Select¶
Selects features.
This can be used in a pipeline when you want to select certain features. The transform_one
method is pure, and therefore returns a fresh new dictionary instead of filtering the specified keys from the input.
Parameters¶
-
keys (Tuple[Hashable])
Key(s) to keep.
Examples¶
>>> from river import compose
>>> x = {'a': 42, 'b': 12, 'c': 13}
>>> compose.Select('c').transform_one(x)
{'c': 13}
You can chain a selector with any estimator in order to apply said estimator to the desired features.

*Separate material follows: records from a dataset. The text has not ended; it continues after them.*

`src/rtl/majority_pkg.sv`:
```
// Shared types and limits for the majority window voter.
// FSM encoding, verdict bit order and legal window sizes.
package majority_pkg;

    localparam int WIN_MIN = 2;
    localparam int WIN_MAX = 255;

    typedef enum logic {
        ST_COLLECT = 1'b0,
        ST_REPORT  = 1'b1
    } state_t;

    // Verdict bit order is {out, equal}.
    typedef struct packed {
        logic out;
        logic equal;
    } verdict_t;

endpackage

```
`src/rtl/majority_window_voter_if.sv`:
```
// Sample stream in, verdict stream out, both valid/ready.
// MAJORITY_MINORITY_OUT_EN adds the minority verdict bit.
interface majority_window_voter_if #(
    parameter int CW = 3
);
    logic          in_valid;
    logic          in_bit;
    logic          in_ready;
    logic          out_valid;
    logic          out_ready;
    logic          out;
    logic          equal;
    logic [CW-1:0] ones_cnt;
`ifdef MAJORITY_MINORITY_OUT_EN
    logic          minority;

    modport master (
        output in_valid, in_bit, out_ready,
        input  in_ready, out_valid, out, equal, ones_cnt, minority
    );
    modport slave (
        input  in_valid, in_bit, out_ready,
        output in_ready, out_valid, out, equal, ones_cnt, minority
    );
`else
    modport master (
        output in_valid, in_bit, out_ready,
        input  in_ready, out_valid, out, equal, ones_cnt
    );
    modport slave (
        input  in_valid, in_bit, out_ready,
        output in_ready, out_valid, out, equal, ones_cnt
    );
`endif
endinterface

```
`src/rtl/window_ones_counter.sv`:
```
// Sample and ones counters for one window of WIN samples.
// o_last flags that the accepted sample closes the window.
module window_ones_counter #(
    parameter int WIN = 4,
    parameter int CW  = 3
) (
    input  logic          clk,
    input  logic          rst,
    input  logic          i_accept,
    input  logic          i_bit,
    input  logic          i_clear,
    output logic [CW-1:0] o_count,
    output logic [CW-1:0] o_ones,
    output logic          o_last
);
    logic [CW-1:0] r_count;
    logic [CW-1:0] r_ones;

    // Count accepted samples and ones; clear wins over accept.
    always_ff @(posedge clk or posedge rst) begin
        if (rst) begin
            r_count <= '0;
            r_ones  <= '0;
        end else if (i_clear) begin
            r_count <= '0;
            r_ones  <= '0;
        end else if (i_accept) begin
            r_count <= r_count + CW'(1);
            r_ones  <= r_ones + CW'(i_bit);
        end
    end

    assign o_count = r_count;
    assign o_ones  = r_ones;
    assign o_last  = i_accept && (r_count == CW'(WIN - 1));

endmodule

```
`src/rtl/majority_window_voter.sv`:
```
// Windowed majority voter: WIN samples in, one verdict out.
// Optional minority output under MAJORITY_MINORITY_OUT_EN.
module majority_window_voter
    import majority_pkg::*;
#(
    parameter  int WIN = 4,
    localparam int CW  = $clog2(WIN + 1)
) (
    input logic                  clk,
    input logic                  rst,
    input logic                  clr,
    majority_window_voter_if.slave bus
);
    localparam logic [CW:0] WIN_W = (CW + 1)'(WIN);

    if (WIN < WIN_MIN || WIN > WIN_MAX) begin : g_bad_win
        $error("majority_window_voter: WIN out of range");
    end

    state_t        r_state;
    verdict_t      r_verdict;
    logic [CW-1:0] r_ones;
`ifdef MAJORITY_MINORITY_OUT_EN
    logic          r_minority;
`endif

    logic          w_accept;
    logic          w_clear;
    logic          w_last;
    logic [CW-1:0] w_count;
    logic [CW-1:0] w_ones;
    logic [CW-1:0] w_final;
    logic [CW:0]   w_dbl;
    verdict_t      w_vote;

    // The count guard keeps a full window from taking an extra slot.
    assign bus.in_ready  = (r_state == ST_COLLECT) &&
                           (w_count < CW'(WIN));
    assign bus.out_valid = (r_state == ST_REPORT);

    // A sample offered alongside clr is dropped.
    assign w_accept = bus.in_valid & bus.in_ready & ~clr;
    assign w_clear  = clr | (bus.out_valid & bus.out_ready);

    window_ones_counter #(
        .WIN (WIN),
        .CW  (CW)
    ) u_cnt (
        .clk      (clk),
        .rst      (rst),
        .i_accept (w_accept),
        .i_bit    (bus.in_bit),
        .i_clear  (w_clear),
        .o_count  (w_count),
        .o_ones   (w_ones),
        .o_last   (w_last)
    );

    // Final count includes the closing sample; one extra bit holds 2*ones.
    assign w_final      = w_ones + CW'(bus.in_bit);
    assign w_dbl        = {w_final, 1'b0};
    assign w_vote.out   = (w_dbl > WIN_W);
    assign w_vote.equal = (w_dbl == WIN_W);

    // Window FSM with registered verdict; verdict is zero outside REPORT.
    always_ff @(posedge clk or posedge rst) begin
        if (rst) begin
            r_state   <= ST_COLLECT;
            r_verdict <= '0;
            r_ones    <= '0;
`ifdef MAJORITY_MINORITY_OUT_EN
            r_minority <= 1'b0;
`endif
        end else if (clr) begin
            r_state   <= ST_COLLECT;
            r_verdict <= '0;
            r_ones    <= '0;
`ifdef MAJORITY_MINORITY_OUT_EN
            r_minority <= 1'b0;
`endif
        end else begin
            unique case (r_state)
                ST_COLLECT: begin
                    if (w_last) begin
                        r_state   <= ST_REPORT;
                        r_verdict <= w_vote;
                        r_ones    <= w_final;
`ifdef MAJORITY_MINORITY_OUT_EN
                        r_minority <= ~w_vote.out & ~w_vote.equal;
`endif
                    end
                end
                ST_REPORT: begin
                    if (bus.out_ready) begin
                        r_state   <= ST_COLLECT;
                        r_verdict <= '0;
                        r_ones    <= '0;
`ifdef MAJORITY_MINORITY_OUT_EN
                        r_minority <= 1'b0;
`endif
                    end
                end
            endcase
        end
    end

    assign bus.out      = r_verdict.out;
    assign bus.equal    = r_verdict.equal;
    assign bus.ones_cnt = r_ones;
`ifdef MAJORITY_MINORITY_OUT_EN
    assign bus.minority = r_minority;
`endif

endmodule

```
`src/flat_wrapper.sv`:
```
// flat-port wrapper written by rule: the top's interface ports become plain ports
module majority_window_voter_flat import majority_pkg::*;
#(
    parameter  int WIN = 4,
    localparam int CW  = $clog2(WIN + 1)
)
  (clk, rst, clr, bus_in_valid, bus_in_bit, bus_out_ready, bus_in_ready, bus_out_valid, bus_out, bus_equal, bus_ones_cnt);
  majority_window_voter_if #(.CW(($clog2(4 + 1)))) bus_i ();
  input logic clk;
  input logic rst;
  input logic clr;
  input wire logic [$bits(bus_i.in_valid)-1:0] bus_in_valid;
  input wire logic [$bits(bus_i.in_bit)-1:0] bus_in_bit;
  input wire logic [$bits(bus_i.out_ready)-1:0] bus_out_ready;
  output wire logic [$bits(bus_i.in_ready)-1:0] bus_in_ready;
  output wire logic [$bits(bus_i.out_valid)-1:0] bus_out_valid;
  output wire logic [$bits(bus_i.out)-1:0] bus_out;
  output wire logic [$bits(bus_i.equal)-1:0] bus_equal;
  output wire logic [$bits(bus_i.ones_cnt)-1:0] bus_ones_cnt;
  assign bus_i.in_valid = bus_in_valid;
  assign bus_i.in_bit = bus_in_bit;
  assign bus_i.out_ready = bus_out_ready;
  assign bus_in_ready = bus_i.in_ready;
  assign bus_out_valid = bus_i.out_valid;
  assign bus_out = bus_i.out;
  assign bus_equal = bus_i.equal;
  assign bus_ones_cnt = bus_i.ones_cnt;
  majority_window_voter #(.WIN(WIN)) u_core (.clk(clk), .rst(rst), .clr(clr), .bus(bus_i));
endmodule
```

>>> from river import feature_extraction as fx
>>> x = {'sales': 10, 'shop': 'Ikea', 'country': 'Sweden'}
>>> pipeline = (
... compose.Select('sales') |
... fx.PolynomialExtender()
... )
>>> pipeline.transform_one(x)
{'sales': 10, 'sales*sales': 100}
This transformer also supports mini-batch processing:
>>> import random
>>> from river import compose
>>> random.seed(42)
>>> X = [{"x_1": random.uniform(8, 12), "x_2": random.uniform(8, 12)} for _ in range(6)]
>>> for x in X:
... print(x)
{'x_1': 10.557707193831535, 'x_2': 8.100043020890668}
{'x_1': 9.100117273476478, 'x_2': 8.892842952595291}
{'x_1': 10.94588485665605, 'x_2': 10.706797949691644}
{'x_1': 11.568718270819382, 'x_2': 8.347755330517664}
{'x_1': 9.687687278741082, 'x_2': 8.119188877752281}
{'x_1': 8.874551899214413, 'x_2': 10.021421152413449}
>>> import pandas as pd
>>> X = pd.DataFrame.from_dict(X)
You can then call transform_many
to transform a mini-batch of features:
>>> compose.Select('x_2').transform_many(X)
x_2
0 8.100043
1 8.892843
2 10.706798
3 8.347755
4 8.119189
5 10.021421
Methods¶
learn_many
Update with a mini-batch of features.
A lot of transformers don't actually have to do anything during the learn_many
step because they are stateless. For this reason the default behavior of this function is to do nothing. Transformers that however do something during the learn_many
can override this method.
Parameters
- X ('pd.DataFrame')
Returns
Transformer: self
learn_one
Update with a set of features x
.
A lot of transformers don't actually have to do anything during the learn_one
step because they are stateless. For this reason the default behavior of this function is to do nothing. Transformers that however do something during the learn_one
can override this method.
Parameters
- x (dict)
Returns
Transformer: self
transform_many
Transform a mini-batch of features.
Parameters
- X ('pd.DataFrame')
Returns
pd.DataFrame: A new DataFrame.
transform_one
Transform a set of features x
.
Parameters
- x (dict)
Returns
dict: The transformed values.